Indian swimmer (born 1993)

Sajan Prakash (born 14 September 1993) is an Indian swimmer who specialises in freestyle, butterfly and medley events. He represented India at the 2016 Rio Olympics and the 2020 Tokyo Olympics in the 200 m butterfly event. He is the Indian national record holder in 200 m butterfly event with a time of 1:56.38. Sajan is currently training with Aqua Nation Sports Academy based in Dubai.

== Personal life ==
Sajan Prakash hails from Idukki district of Kerala. He was raised in Neyveli, Cuddalore district, Tamil Nadu. His mother V.J.Shantymol is also a former athlete and has represented India in several national and international events. He started training at the Neyveli Lignite City Swimming Club, Neyveli, Tamil Nadu. He did his schooling in St. Paul's Matriculation Higher Secondary School, NLC Boys Higher Secondary School, Jawahar Higher Secondary School, Neyveli, Tamil Nadu. He completed his graduation in computer applications from Annamalai University, Chidambaram. He later joined the Kerala Police as a Commanding Officer. A pool, named after him, was opened in Neyveli.

==Career==
In the Sette Colli Trophy in Rome, Sajan Prakash made history as he became the first Indian swimmer, where he breached the Olympic qualification by just 10 milliseconds in the 200m butterfly event.

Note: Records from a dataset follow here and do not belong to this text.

===== config.mk =====
export PLATFORM = sky130hd
export DESIGN_NAME = etsr_sample_regs
export DESIGN_NICKNAME = d
export VERILOG_FILES = /design/src/verilog/etsr_pkg.sv /design/src/verilog/etsr_sample_regs.sv
export SDC_FILE = /design/constraint.sdc
export NUM_CORES = 1
export LEC_CHECK = 0
export ABC_AREA = 1
export BUFFER_PORTS_ARGS = -buffer_cell sky130_fd_sc_hd__clkbuf_2
export CAP_MARGIN = 10
export CELL_PAD_IN_SITES_DETAIL_PLACEMENT = 0
export CELL_PAD_IN_SITES_GLOBAL_PLACEMENT = 1
export CORE_MARGIN = 2
export CORE_UTILIZATION = 42
export CTS_BUF_LIST = sky130_fd_sc_hd__clkbuf_16
export CTS_CLUSTER_DIAMETER = 120
export DETAILED_ROUTE_END_ITERATION = 12
export MAX_ROUTING_LAYER = met4
export PLACE_DENSITY = 0.79
export SETUP_SLACK_MARGIN = 0.15
export SLEW_MARGIN = 20
export SYNTH_ARGS = -nofsm -noshare
export SYNTH_HDL_FRONTEND = slang
export SYNTH_SLANG_ARGS = --single-unit

===== constraint.sdc =====
create_clock -name clock -period 1.8 [get_ports clock]
set_input_delay 0.27 -clock clock [delete_from_list [all_inputs] [get_ports clock]]
set_output_delay 0.27 -clock clock [all_outputs]
set_load 0.02 [all_outputs]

He won the gold medal in the men's 200m butterfly event at the FINA-accredited Olympic Qualifying event.

===Olympics===

Sajan finished at 28th position in the 200m butterfly event at the 2016 Rio Olympics.

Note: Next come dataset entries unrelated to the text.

<file path="src/rdi_ctrl_pkg.sv">
// Shared constants and types for the path RDI insertion control block.
// Assumes an 8-bit register port with byte offsets as printed.
package rdi_ctrl_pkg;

	localparam int unsigned ADDR_W = 16;
	localparam int unsigned DATA_W = 8;
	localparam int unsigned CODE_W = 3;
	localparam int unsigned SPEED_W = 4;
	localparam int unsigned DEFECT_N = 5;

	// Register offsets
	localparam logic [ADDR_W-1:0] RDI_CTRL_2_ADDR = 16'h07C9;
	localparam logic [ADDR_W-1:0] RDI_CTRL_1_ADDR = 16'h07CA;
	localparam logic [ADDR_W-1:0] RDI_CTRL_0_ADDR = 16'h07CB;
	localparam logic [ADDR_W-1:0] RDI_STATUS_ADDR = 16'h07CC;
	localparam logic [ADDR_W-1:0] PORT_CLOCK_ADDR = 16'h07CF;

	// Reset values and register masks
	localparam logic [DATA_W-1:0] CTRL_RESET = 8'h00;
	localparam logic [SPEED_W-1:0] SPEED_RESET = 4'h0;
	localparam logic [DATA_W-1:0] CTRL_2_MASK = 8'h0F;
	localparam logic [DATA_W-1:0] PORT_CLOCK_MASK = 8'h0F;

	// Field positions in the control registers
	localparam int unsigned HI_CODE_LSB = 5;
	localparam int unsigned HI_EN_BIT = 4;
	localparam int unsigned LO_CODE_LSB = 1;
	localparam int unsigned LO_EN_BIT = 0;

	// RDI field position inside the G1 byte
	localparam int unsigned G1_RDI_LSB = 1;

	// Defect index within the sampled defect vector
	localparam int unsigned DEF_AIS = 4;
	localparam int unsigned DEF_LOP = 3;
	localparam int unsigned DEF_UNEQ = 2;
	localparam int unsigned DEF_TIM = 1;
	localparam int unsigned DEF_PLM = 0;

	typedef struct packed {
		logic [DATA_W-1:0]   ctrl2;
		logic [DATA_W-1:0]   ctrl1;
		logic [DATA_W-1:0]   ctrl0;
		logic [SPEED_W-1:0]  speed;
		logic [DATA_W-1:0]   rdata;
		logic [CODE_W-1:0]   code;
		logic                active;
		logic [DATA_W-1:0]   g1;
		logic [DEFECT_N-1:0] seen;
	} rdi_state_t;

	localparam rdi_state_t RDI_STATE_RESET = '{
		ctrl2:  CTRL_RESET,
		ctrl1:  CTRL_RESET,
		ctrl0:  CTRL_RESET,
		speed:  SPEED_RESET,
		rdata:  CTRL_RESET,
		code:   3'h0,
		active: 1'b0,
		g1:     8'h00,
		seen:   5'h00
	};

	typedef struct packed {
		logic [SPEED_W-1:0] count;
		logic               clk_out;
	} div_state_t;

	localparam div_state_t DIV_STATE_RESET = '{count: 4'h0, clk_out: 1'b0};

endpackage

</file>
<file path="src/overhead_clock_divider.sv">
// Overhead serial port clock divider.
// Assumes the divisor comes from a register in the same clock domain.
`timescale 1ns/1ns
module overhead_clock_divider
	import rdi_ctrl_pkg::*;
(
	input  wire logic               clk,
	input  wire logic               rst_n,
	input  wire logic [SPEED_W-1:0] divisor,
	output wire logic               clk_out
);

	div_state_t s_q;
	div_state_t s_d;

	// Half period of divisor plus one source cycles
	always_comb begin
		s_d = s_q;
		if (s_q.count >= divisor) begin
			s_d.count = 4'h0;
			s_d.clk_out = ~s_q.clk_out;
		end else begin
			s_d.count = s_q.count + 4'h1;
		end
	end

	always_ff @(posedge clk) begin
		if (!rst_n) begin
			s_q <= DIV_STATE_RESET;
		end else begin
			s_q <= s_d;
		end
	end

	assign clk_out = s_q.clk_out;
endmodule

</file>
<file path="src/hp_rdi_auto_insert_ctrl.sv">
// Path RDI automatic insertion control and overhead port clock setting.
// Assumes defect levels and frame start are synchronous to CORE_CLK.
//
// The address-and-strobe port was decided locally.
`timescale 1ns/1ns
module hp_rdi_auto_insert_ctrl
	import rdi_ctrl_pkg::*;
(
	input  wire logic              CORE_CLK,
	input  wire logic              RST_N,
	input  wire logic [ADDR_W-1:0] REG_ADDR,
	input  wire logic [DATA_W-1:0] REG_WDATA,
	input  wire logic              REG_WR,
	input  wire logic              REG_RD,
	output wire logic [DATA_W-1:0] REG_RDATA,
	input  wire logic              TRACE_MISMATCH_DEFECT,
	input  wire logic              UNEQUIPPED_PATH_DEFECT,
	input  wire logic              POINTER_LOSS_DEFECT,
	input  wire logic              ALARM_INDICATION_DEFECT,
	input  wire logic              PAYLOAD_LABEL_MISMATCH_DEFECT,
	input  wire logic              TX_FRAME_START,
	input  wire logic [DATA_W-1:0] G1_IN,
	output wire logic [DATA_W-1:0] G1_OUT,
	output wire logic [CODE_W-1:0] RDI_CODE,
	output wire logic              RDI_ACTIVE,
	output wire logic              OVERHEAD_PORT_TX_CLOCK
);

	rdi_state_t s_q;
	rdi_state_t s_d;

	logic [DEFECT_N-1:0] defects;
	logic [DEFECT_N-1:0] enables;
	logic [DEFECT_N-1:0] armed;
	logic [CODE_W-1:0]   codes [DEFECT_N];
	logic [CODE_W-1:0]   sel_code;
	logic                sel_any;

	assign defects[DEF_AIS] = ALARM_INDICATION_DEFECT;
	assign defects[DEF_LOP] = POINTER_LOSS_DEFECT;
	assign defects[DEF_UNEQ] = UNEQUIPPED_PATH_DEFECT;
	assign defects[DEF_TIM] = TRACE_MISMATCH_DEFECT;
	assign defects[DEF_PLM] = PAYLOAD_LABEL_MISMATCH_DEFECT;

	// Enable bits and stored codes per defect
	assign enables[DEF_AIS] = s_q.ctrl0[LO_EN_BIT];
	assign enables[DEF_LOP] = s_q.ctrl0[HI_EN_BIT];
	assign enables[DEF_UNEQ] = s_q.ctrl1[LO_EN_BIT];
	assign enables[DEF_TIM] = s_q.ctrl1[HI_EN_BIT];
	assign enables[DEF_PLM] = s_q.ctrl2[LO_EN_BIT];
	assign codes[DEF_AIS] = s_q.ctrl0[LO_CODE_LSB +: CODE_W];
	assign codes[DEF_LOP] = s_q.ctrl0[HI_CODE_LSB +: CODE_W];
	assign codes[DEF_UNEQ] = s_q.ctrl1[LO_CODE_LSB +: CODE_W];
	assign codes[DEF_TIM] = s_q.ctrl1[HI_CODE_LSB +: CODE_W];
	assign codes[DEF_PLM] = s_q.ctrl2[LO_CODE_LSB +: CODE_W];

	// A disabled defect never takes part in selection
	assign armed = defects & enables;

	// Fixed priority, highest index first
	always_comb begin
		sel_code = 3'h0;
		sel_any = 1'b0;
		for (int i = 0; i < DEFECT_N; i++) begin
			if (armed[i]) begin
				sel_code = codes[i];
				sel_any = 1'b1;
			end
		end
	end

	always_comb begin
		s_d = s_q;
		s_d.rdata = 8'h00;
		if (REG_WR) begin
			unique case (REG_ADDR)
				RDI_CTRL_2_ADDR: s_d.ctrl2 = REG_WDATA & CTRL_2_MASK;
				RDI_CTRL_1_ADDR: s_d.ctrl1 = REG_WDATA;
				RDI_CTRL_0_ADDR: s_d.ctrl0 = REG_WDATA;
				PORT_CLOCK_ADDR: s_d.speed = REG_WDATA[SPEED_W-1:0];
				default: ;
			endcase
		end
		if (REG_RD) begin
			unique case (REG_ADDR)
				RDI_CTRL_2_ADDR: s_d.rdata = s_q.ctrl2;
				RDI_CTRL_1_ADDR: s_d.rdata = s_q.ctrl1;
				RDI_CTRL_0_ADDR: s_d.rdata = s_q.ctrl0;
				RDI_STATUS_ADDR: s_d.rdata = {s_q.code, s_q.seen};
				PORT_CLOCK_ADDR: s_d.rdata = {4'h0, s_q.speed} & PORT_CLOCK_MASK;
				default: s_d.rdata = 8'h00;
			endcase
		end
		// Selected code is held for a whole frame
		if (TX_FRAME_START) begin
			s_d.code = sel_any ? sel_code : 3'h0;
			s_d.active = sel_any;
			s_d.seen = armed;
		end
		// G1 passes through; RDI bits replaced only while active
		s_d.g1 = G1_IN;
		if (s_q.active) begin
			s_d.g1[G1_RDI_LSB +: CODE_W] = s_q.code;
		end
	end

	always_ff @(posedge CORE_CLK) begin
		if (!RST_N) begin
			s_q <= RDI_STATE_RESET;
		end else begin
			s_q <= s_d;
		end
	end

	assign REG_RDATA = s_q.rdata;
	assign G1_OUT = s_q.g1;
	assign RDI_CODE = s_q.code;
	assign RDI_ACTIVE = s_q.active;

	// Software keeps the divisor inside the legal band
	overhead_clock_divider u_div (
		.clk     (CORE_CLK),
		.rst_n   (RST_N),
		.divisor (s_q.speed),
		.clk_out (OVERHEAD_PORT_TX_CLOCK)
	);
endmodule

</file>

Sajan finished at 24th position in the 200m butterfly event at the 2020 Tokyo Olympics.

Sajan finished at 46th position in the 100m butterfly event at the 2020 Tokyo Olympics with a timing of 53:45.

===Asian Games===

At the 2018 Asian Games, Prakash participated in 100m and 200m butterfly, 4 × 200 m Freestyle Relay, and 4 × 100 m Freestyle Relay. Prakash finished at 5th position in 200m Butterfly clocking timing of 1:57.75 and in the 4 × 100 m Freestyle relay, he finished at 8th position in the finals.

===Commonwealth Games===

Prakash finished 8th in the finals of the 200m butterfly event at the 2018 Commonwealth Games.

== Achievements ==
- Won gold medal in 100m butterfly stroke and silver medal in 200m freestyle at 36th National Games held in Gujarat.
- Won 6 gold medals and 3 silver medals at the 35th National Games, held in Kerala India and won the Best Athlete award of 2015.
- Only Indian male swimmer to participate at the 2016 Rio Olympics.
- Won a silver medal in the 100m butterfly category at the 2017 Asian Indoor Games, held in Ashgabat, Turkmenistan.
- Holds 10 national, 3 South Asian and 1 Asian records in various categories.
- First Indian swimmer to qualify for finals at the 2018 Asian Games in 200m Butterfly in 32 years.
- First Indian swimmer to breach the FINA "A" Olympic qualification time.
- First Indian Swimmer to qualify for two consecutive Olympics.